Only the lines that hold "routing" should be in the answer, each copied from the data below.

▸ **Stored items**
----------------

<file path="src/rtl/vserr_pkg.sv">
package vserr_pkg;

    typedef enum logic [1:0] {
        ACT_IGNORE = 2'd0,
        ACT_SKIP   = 2'd1,
        ACT_KEEP   = 2'd2,
        ACT_DEFER  = 2'd3
    } defer_act_e;

    typedef enum logic [1:0] {
        FMT_WIDE  = 2'd0,
        FMT_LONG  = 2'd1,
        FMT_SHORT = 2'd2
    } synd_fmt_e;

    localparam logic [5:0] LONG_ASYNC_EXT  = 6'b010001;
    localparam logic [4:0] SHORT_ASYNC_EXT = 5'b10110;
    localparam int unsigned SHORT_HI_POS   = 10;

endpackage

</file>
<file path="src/rtl/vserr_qualify.sv">
module vserr_qualify
    import vserr_pkg::*;
#(
    parameter int unsigned HINT_W       = 8,
    parameter int unsigned EL_W         = 2,
    parameter logic [HINT_W-1:0] BARRIER_CODE = 8'h10
) (
    input  logic              exec_valid,
    input  logic [HINT_W-1:0] hint_code,
    input  logic [EL_W-1:0]   cur_el,
    input  logic              has_el2,
    input  logic              has_ras,
    input  logic              is_mcu,
    input  logic              hyp_tge,
    input  logic              hyp_amo,
    input  logic              hyp_vse,
    input  logic              abort_mask,
    output defer_act_e        act
);

    localparam logic [EL_W-1:0] MAX_GUEST_EL = EL_W'(1);

    logic is_barrier;
    logic feature_ok;
    logic level_ok;
    logic enabled;
    logic pending;

    always_comb begin
        is_barrier = exec_valid && (hint_code == BARRIER_CODE);
        feature_ok = has_ras && !is_mcu;
        level_ok   = (cur_el <= MAX_GUEST_EL) && has_el2;
        enabled    = !hyp_tge && hyp_amo;
        pending    = enabled && hyp_vse;
    end

    always_comb begin
        if (!is_barrier) begin
            act = ACT_IGNORE;
        end else if (!feature_ok || !level_ok) begin
            act = ACT_SKIP;
        end else if (!pending || !abort_mask) begin
            act = ACT_KEEP;
        end else begin
            act = ACT_DEFER;
        end
    end

endmodule

</file>
<file path="src/rtl/vserr_synd.sv">
module vserr_synd
    import vserr_pkg::*;
#(
    parameter int unsigned SYND_W    = 32,
    parameter int unsigned WIDE_KEEP = 25,
    parameter logic [SYND_W-1:0] NARROW_MASK = 32'h0000_D000
) (
    input  logic              el1_wide,
    input  logic              long_fmt,
    input  logic [SYND_W-1:0] vsynd,
    output logic [SYND_W-1:0] synd
);

    localparam logic [SYND_W-1:0] WIDE_MASK =
        {{(SYND_W-WIDE_KEEP){1'b0}}, {WIDE_KEEP{1'b1}}};

    synd_fmt_e         fmt;
    logic [SYND_W-1:0] long_code;
    logic [SYND_W-1:0] short_code;

    always_comb begin
        long_code       = '0;
        long_code[5:0]  = LONG_ASYNC_EXT;
        short_code      = '0;
        short_code[3:0] = SHORT_ASYNC_EXT[3:0];
        short_code[SHORT_HI_POS] = SHORT_ASYNC_EXT[4];
    end

    always_comb begin
        if (el1_wide)      fmt = FMT_WIDE;
        else if (long_fmt) fmt = FMT_LONG;
        else               fmt = FMT_SHORT;
    end

    always_comb begin
        unique case (fmt)
            FMT_WIDE:  synd = vsynd & WIDE_MASK;
            FMT_LONG:  synd = long_code  | (vsynd & NARROW_MASK);
            FMT_SHORT: synd = short_code | (vsynd & NARROW_MASK);
            default:   synd = '0;
        endcase
    end

endmodule

</file>
<file path="src/rtl/vserr_status_reg.sv">
module vserr_status_reg #(
    parameter int unsigned SYND_W = 32
) (
    input  logic              clk,
    input  logic              rst_n,
    input  logic              wr_en,
    input  logic [SYND_W-1:0] wr_synd,
    output logic [SYND_W-1:0] status
);

    localparam int unsigned FLAG_POS = SYND_W - 1;

    logic [SYND_W-1:0] next_val;

    always_comb begin
        next_val           = wr_synd;
        next_val[FLAG_POS] = 1'b1;
    end

    always_ff @(posedge clk or negedge rst_n) begin
        if (!rst_n)     status <= '0;
        else if (wr_en) status <= next_val;
    end

    // a write always leaves the deferred flag set
    assert_flag_after_write_R10: assert property (@(posedge clk) disable iff (!rst_n)
        wr_en |=> status[FLAG_POS]);

    // without a write, the register holds
    assert_hold_without_write_R2: assert property (@(posedge clk) disable iff (!rst_n)
        !wr_en |=> $stable(status));

endmodule

</file>
<file path="src/rtl/vserr_defer_unit.sv">
module vserr_defer_unit
    import vserr_pkg::*;
#(
    parameter int unsigned HINT_W    = 8,
    parameter int unsigned EL_W      = 2,
    parameter int unsigned SYND_W    = 32,
    parameter int unsigned WIDE_KEEP = 25,
    parameter logic [HINT_W-1:0] BARRIER_CODE = 8'h10,
    parameter logic [SYND_W-1:0] NARROW_MASK  = 32'h0000_D000
) (
    input  logic              clk,
    input  logic              rst_n,
    input  logic              exec_valid,
    input  logic [7:0]        hint_code,
    input  logic [1:0]        cur_el,
    input  logic              has_el2,
    input  logic              has_ras,
    input  logic              is_mcu,
    input  logic              hyp_tge,
    input  logic              hyp_amo,
    input  logic              hyp_vse,
    input  logic              abort_mask,
    input  logic              el1_wide,
    input  logic              long_fmt,
    input  logic [31:0]       vsynd,
    output logic [31:0]       defer_status,
    output logic              vse_clear
);

    defer_act_e        act;
    logic [SYND_W-1:0] synd;
    logic              do_write;

    vserr_qualify #(
        .HINT_W       (HINT_W),
        .EL_W         (EL_W),
        .BARRIER_CODE (BARRIER_CODE)
    ) u_qualify (
        .exec_valid (exec_valid),
        .hint_code  (hint_code),
        .cur_el     (cur_el),
        .has_el2    (has_el2),
        .has_ras    (has_ras),
        .is_mcu     (is_mcu),
        .hyp_tge    (hyp_tge),
        .hyp_amo    (hyp_amo),
        .hyp_vse    (hyp_vse),
        .abort_mask (abort_mask),
        .act        (act)
    );

    vserr_synd #(
        .SYND_W      (SYND_W),
        .WIDE_KEEP   (WIDE_KEEP),
        .NARROW_MASK (NARROW_MASK)
    ) u_synd (
        .el1_wide (el1_wide),
        .long_fmt (long_fmt),
        .vsynd    (vsynd),
        .synd     (synd)
    );

    always_comb begin
        unique case (act)
            ACT_IGNORE: do_write = 1'b0;
            ACT_SKIP:   do_write = 1'b0;
            ACT_KEEP:   do_write = 1'b0;
            ACT_DEFER:  do_write = 1'b1;
            default:    do_write = 1'b0;
        endcase
        vse_clear = do_write;
    end

    vserr_status_reg #(
        .SYND_W (SYND_W)
    ) u_status (
        .clk     (clk),
        .rst_n   (rst_n),
        .wr_en   (do_write),
        .wr_synd (synd),
        .status  (defer_status)
    );

    // strobe only on an executing barrier hint
    assert_clear_on_barrier_R2: assert property (@(posedge clk) disable iff (!rst_n)
        vse_clear |-> (exec_valid && hint_code == BARRIER_CODE));

    // straps must permit the barrier
    assert_clear_needs_ras_R3: assert property (@(posedge clk) disable iff (!rst_n)
        vse_clear |-> (has_ras && !is_mcu));

    // only guest levels with EL2 present
    assert_clear_level_R4: assert property (@(posedge clk) disable iff (!rst_n)
        vse_clear |-> (cur_el <= 2'd1 && has_el2));

    // a pending error is required
    assert_clear_pending_R5: assert property (@(posedge clk) disable iff (!rst_n)
        vse_clear |-> (!hyp_tge && hyp_amo && hyp_vse));

    // the abort mask must be set
    assert_clear_masked_R6: assert property (@(posedge clk) disable iff (!rst_n)
        vse_clear |-> abort_mask);

    // wide format syndrome after a deferral
    assert_wide_synd_R7: assert property (@(posedge clk) disable iff (!rst_n)
        (vse_clear && el1_wide) |=> (defer_status == ($past(vsynd) & 32'h01FF_FFFF | 32'h8000_0000)));

endmodule

</file>
$ cat src/rtl/svk_pkg.sv
package svk_pkg;
  localparam int BYTE_W = 8;

  typedef enum logic [1:0] {
    OUT_NONE    = 2'd0,
    OUT_REJECT  = 2'd1,
    OUT_LOCKOUT = 2'd2,
    OUT_GRANT   = 2'd3
  } verify_outcome_e;
endpackage

$ cat src/rtl/key_lane_cmp.sv
module key_lane_cmp
  import svk_pkg::*;
#(
  parameter int KEY_BYTES  = 8,
  parameter int HALF_BYTES = 4
) (
  input  logic [KEY_BYTES*BYTE_W-1:0] user_key,
  input  logic [KEY_BYTES*BYTE_W-1:0] stored_key,
  output logic                        all_eq
);
  logic [KEY_BYTES-1:0] lane_eq;

  // candidate byte i pairs with the mirrored byte of its own half
  for (genvar i = 0; i < KEY_BYTES; i++) begin : g_lane
    localparam int GRP = i / HALF_BYTES;
    localparam int POS = i % HALF_BYTES;
    localparam int OFS = GRP * HALF_BYTES + (HALF_BYTES - 1 - POS);
    assign lane_eq[i] = (user_key[i*BYTE_W +: BYTE_W] == stored_key[OFS*BYTE_W +: BYTE_W]);
  end

  assign all_eq = &lane_eq;
endmodule

$ cat src/rtl/key_validity.sv
module key_validity
  import svk_pkg::*;
#(
  parameter int KEY_BYTES = 8
) (
  input  logic [KEY_BYTES*BYTE_W-1:0] stored_key,
  output logic                        key_valid
);
  logic all_zero;
  logic all_ones;

  assign all_zero  = ~|stored_key;
  assign all_ones  = &stored_key;
  assign key_valid = !(all_zero || all_ones);
endmodule

$ cat src/rtl/verify_ctrl.sv
module verify_ctrl
  import svk_pkg::*;
(
  input  logic clk,
  input  logic rst,
  input  logic launch_i,
  input  logic code_hit_i,
  input  logic permit_i,
  input  logic en_ok_i,
  input  logic keys_equal_i,
  input  logic key_valid_i,
  output logic done_o,
  output logic err_o,
  output logic unsec_o
);
  verify_outcome_e outcome;
  logic            locked_q;

  always_comb begin
    outcome = OUT_NONE;
    if (launch_i && code_hit_i) begin
      if (!permit_i || !en_ok_i || locked_q) begin
        outcome = OUT_REJECT;
      end else if (!key_valid_i || !keys_equal_i) begin
        outcome = OUT_LOCKOUT;
      end else begin
        outcome = OUT_GRANT;
      end
    end
  end

  always_ff @(posedge clk) begin
    if (rst) begin
      done_o   <= 1'b0;
      err_o    <= 1'b0;
      unsec_o  <= 1'b0;
      locked_q <= 1'b0;
    end else begin
      done_o <= (outcome != OUT_NONE);
      case (outcome)
        OUT_REJECT: begin
          err_o <= 1'b1;
        end
        OUT_LOCKOUT: begin
          err_o    <= 1'b1;
          locked_q <= 1'b1;
        end
        OUT_GRANT: begin
          err_o   <= 1'b0;
          unsec_o <= 1'b1;
        end
        default: begin
        end
      endcase
    end
  end
endmodule

$ cat src/rtl/secure_key_verifier.sv
module secure_key_verifier
  import svk_pkg::*;
#(
  parameter int         CMD_SLOTS  = 12,
  parameter int         KEY_BYTES  = 8,
  parameter int         HALF_BYTES = 4,
  parameter int         KEY_SLOT0  = 4,
  parameter logic [7:0] CMD_CODE   = 8'h45,
  parameter logic [1:0] EN_CODE    = 2'b10
) (
  input  logic                        clk,
  input  logic                        rst,
  input  logic                        launch_i,
  input  logic [CMD_SLOTS*BYTE_W-1:0] cmd_i,
  input  logic [KEY_BYTES*BYTE_W-1:0] stored_key_i,
  input  logic                        access_ok_i,
  input  logic [1:0]                  key_en_i,
  output logic                        unsecure_o,
  output logic                        acc_err_o,
  output logic                        done_o
);
  localparam int KEY_W = KEY_BYTES * BYTE_W;

  logic             code_hit;
  logic             en_ok;
  logic             keys_equal;
  logic             key_valid;
  logic [KEY_W-1:0] user_key;
  logic             unused_slots;

  assign code_hit     = (cmd_i[BYTE_W-1:0] == CMD_CODE);
  assign en_ok        = (key_en_i == EN_CODE);
  assign user_key     = cmd_i[KEY_SLOT0*BYTE_W +: KEY_W];
  assign unused_slots = ^cmd_i[KEY_SLOT0*BYTE_W-1:BYTE_W];

  key_lane_cmp #(
    .KEY_BYTES (KEY_BYTES),
    .HALF_BYTES(HALF_BYTES)
  ) u_cmp (
    .user_key  (user_key),
    .stored_key(stored_key_i),
    .all_eq    (keys_equal)
  );

  key_validity #(
    .KEY_BYTES(KEY_BYTES)
  ) u_valid (
    .stored_key(stored_key_i),
    .key_valid (key_valid)
  );

  verify_ctrl u_ctrl (
    .clk         (clk),
    .rst         (rst),
    .launch_i    (launch_i),
    .code_hit_i  (code_hit),
    .permit_i    (access_ok_i),
    .en_ok_i     (en_ok),
    .keys_equal_i(keys_equal),
    .key_valid_i (key_valid),
    .done_o      (done_o),
    .err_o       (acc_err_o),
    .unsec_o     (unsecure_o)
  );
endmodule

$ cat config.mk
export PLATFORM = sky130hd
export DESIGN_NAME = secure_key_verifier
export DESIGN_NICKNAME = d
export VERILOG_FILES = /design/src/rtl/svk_pkg.sv /design/src/rtl/key_lane_cmp.sv /design/src/rtl/key_validity.sv /design/src/rtl/verify_ctrl.sv /design/src/rtl/secure_key_verifier.sv
export SDC_FILE = /design/constraint.sdc
export NUM_CORES = 1
export LEC_CHECK = 0
export CAP_MARGIN = 10
export CORE_MARGIN = 4
export CORE_UTILIZATION = 22
export CTS_CLUSTER_SIZE = 30
export DETAILED_ROUTE_END_ITERATION = 8
export GPL_TIMING_DRIVEN = 0
export PLACE_DENSITY_LB_ADDON = 0.3
export SLEW_MARGIN = 10
export SYNTH_ARGS = -nofsm -noshare
export SYNTH_HDL_FRONTEND = slang
export SYNTH_SLANG_ARGS = --single-unit
$ cat constraint.sdc
create_clock -name clk -period 1.4 [get_ports clk]
set_clock_uncertainty 0.05 [all_clocks]
set_input_delay 0.21 -clock clk [delete_from_list [all_inputs] [get_ports clk]]
set_output_delay 0.21 -clock clk [all_outputs]
set_load 0.005 [all_outputs]
==> metrics.csv <==
metric,value,unit
CP Launch Type,primary input,
Non-Filler Instances,365,
Syn Area/Cell,8.06,sq um
endpoints failing setup,3,
worst path bufs/invs,2,
WHS Endpoint,u_ctrl.unsec_o,
die width,81.2,um
Util after Layout,53.9,%
vias,1819,
failing checks,setup timing,
fillcell total,552,
setup ws final,-0.0878,ns
critical path class,in -> reg,
Detail Placement HPWL,5670,um
worst-path maximum fanout,4,
vias in the first global route,1949,
vias per cell,4.98,
"Clk Latency, worst-skew pair",0.23,ns
TritonRoute pass-1 iters,4,
# IOs,169,
worst r2r dst,u_ctrl.unsec_o,
Post-route DRC,0,
RSZ-0062 raised after global routing,yes,
Final ANT Viol Nets,0,
"Distinct cells, synth",17,
"most common cell after layout, fill and taps aside",xor2_1,
CTS tree,yes,
period utilisation layout,106,%
placer congestion estimate,0.823,
sw power,0.365,mW
Initial Util,22.9,%
# H-tree levels,1,
syn nets,312,
internal reg-to-reg setup slack,0.34,ns
"FF+latch count, synth",4,
share of cells above drive strength 1,38.3,%
input/output buffers,144,
Hold Crit Start,u_ctrl.unsec_o,
Comb pwr share,63.3,%
Crit-path slowest cell,clkdlybuf4s50_1,
Slew @ Worst Pin,0.324,ns
Final #Nets,463,
clk buf depth,2,
Setup WS pre-CTS,-0.772,ns
Storage cell area,80.1,sq um
worst vdd ir,288,uV
Compound-Gate Fraction of Synth Area,2.98,%
synthesized area,1180,sq um
Synth Area in Simple Gates,42.3,%
Critical Path AT,1.57,ns
Multi-input gate area,1370,sq um
CP endpoint kind,register,
core area,5140,sq um
Area after DPL,2710,sq um
Detailed Route WL,6650,um
final hold vios,0,
Avg WL per Cell,18.2,um
remaining global-route overflow,0,
gr usage total,19.1,%
Syn. warnings,0,
largest family of logic cells by synthesized area,XOR/XNOR gates,
CP top delay family,buffers and inverters,
Clock Tree Root,clkbuf_8,
initial DRC count,37,
initial antenna violation count,0,
Final min period,1.49,ns
biggest cell delay along the critical path,0.43,ns
Antenna Cells,0,
Rel. slew slack,78.2,%
die height,81.2,um
XOR/XNOR Fraction of Synth Area,47.6,%
Pwr Total,1.00,mW
worst r2r src,u_ctrl.locked_q,
Die Area,6590,sq um
placed cell count,360,
Reg2Reg Depth,3,
total of max-cap violations,0,
Layout area overhead,135,%
# rows,26,
worst endpoint required time,1.49,ns
Max Freq,0.672,GHz
P per Cell Area,362,nW/um^2
largest net degree at the start of global routing,5,
Final Max Tran Viols,0,
mux cell area share after synthesis,0,%
Hold Path Class,reg -> reg,
status,"finished, violations left",
leakage power,1.08,nW
first-pass GRT wire length,9470,um
Adder-Cell Fraction of Synth Area,0,%
Clk network pwr share,25.2,%
post-synthesis cell count,146,
Hold Path Cell Cnt,1,
"Clk pin slew, worst setup/hold paths",0.04,ns
Seq pwr share,11.5,%
most frequent cells in the layout,"61 x xor2_1, 43 x buf_2, 41 x dlygate4sd2_1",
post-synthesis sequential area ratio,6.80,%
CTS Buf Count,3,
CTS sink count,4,
"critical path, cell by cell",clkdlybuf4s50_1 > nor4b_2 > nand4_1 > buf_6 > nor2b_2 > a311oi_2,
cell area after layout,2770,sq um
switching share of power,36.4,%
Internal,0.638,mW
-- cell usage after synthesis --
cell type,count,area [sq um]
xor2_1,64,561
nor4_1,32,200
nand4_1,25,156
nor4_2,6,75.1
dfxtp_1,4,80.1
nor2_1,3,11.3
nor3_1,2,10.0
a21oi_1,1,5.00
a311oi_2,1,15.0
a32o_1,1,10.0
and4_4,1,11.3
inv_1,1,3.75
nand4bb_1,1,11.3
nor2b_1,1,6.26
nor3b_1,1,7.51
nor4b_1,1,8.76
o21ai_0,1,5.00
-- final cells by class --
cell class                 instances  share of cell area [%]
inverter                           1                   0.135
timing repair buffer             146                    43.1
multi-input combinational        141                    49.3
sequential                         4                    2.89
tap                               70                    3.16
clock buffer                       3                    1.49
-- power groups by stage --
stage | sequential [mW] | clock [mW] | combinational, mW
CTS | 0.115 | 0.259 | 0.625
floorplan | 0.116 | 0 | 0.160
global placement | 0.116 | 0 | 0.674
detailed placement | 0.116 | 0 | 0.680
finish | 0.115 | 0.253 | 0.635
global route | 0.115 | 0.263 | 0.683
-- cell families after synthesis --
kind of cell / after synthesis
and+or+nand+nor: 73
xor gates and xnor gates: 64
AOI/OAI and AO/OA: 4
DFF: 4
buffers and inverters: 1
-- layer usage --
layer	vias to the layer above	wire (um)	track usage, %
met2	103	3500	36.3
met1	829	2440	21.1
li1	879	-	-
met3	8	601	4.21
met4	0	106	5.41
met5	-	0	0
-- flip-flops by register name, summed over array words and instances (netlist names) --
signal / flops
u_ctrl.done_o: 1
u_ctrl.unsec_o: 1
u_ctrl.locked_q: 1
u_ctrl.err_o: 1
-- per-stage QoR --
stage | hold WS [ns] | setup TNS [ns]
2_1_floorplan | 0.228 | 0
4_1_cts | 0.423 | -0.146
3_3_place_gp | 0.420 | -2.29
5_1_grt | 0.455 | -0.398
6_report | 0.418 | -0.151
3_5_place_dp | 0.416 | -2.25
-- how the worst max path moves through the flow --
stage,endpoint,startpoint,depth (start not counted),slack (ns)
after floorplan,u_ctrl.err_o,stored_key_i[6],5,0.03
after global placement,u_ctrl.err_o,stored_key_i[14],6,-0.78
after detailed placement,u_ctrl.err_o,stored_key_i[12],6,-0.77
after CTS,u_ctrl.err_o,cmd_i[54],6,-0.07
after global routing,u_ctrl.unsec_o,cmd_i[54],6,-0.14
final,u_ctrl.err_o,cmd_i[4],6,-0.09
-- worst register-to-register path, cell delays in order (launching register included) --
cell and delay (ns):
dfxtp_1 0.31, nand4bb_1 0.26, nor3_2 0.19, a32o_1 0.18
-- repair_timing --
action / CTS / global route
endpoints found under the setup margin: 3 / 3
endpoints found under the hold margin: 0 / 0
pin swaps: 62 / 14
buffers inserted: 1 / 1
cloned: 0 / 0
gates resized for setup: 336 / 22
hold buffers: 0 / 0
Power figures use the tool's default switching activity.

----------------

▸ **EXERCISE RESULT**
RSZ-0062 raised after global routing,yes,
largest net degree at the start of global routing,5,
after global routing,u_ctrl.unsec_o,cmd_i[54],6,-0.14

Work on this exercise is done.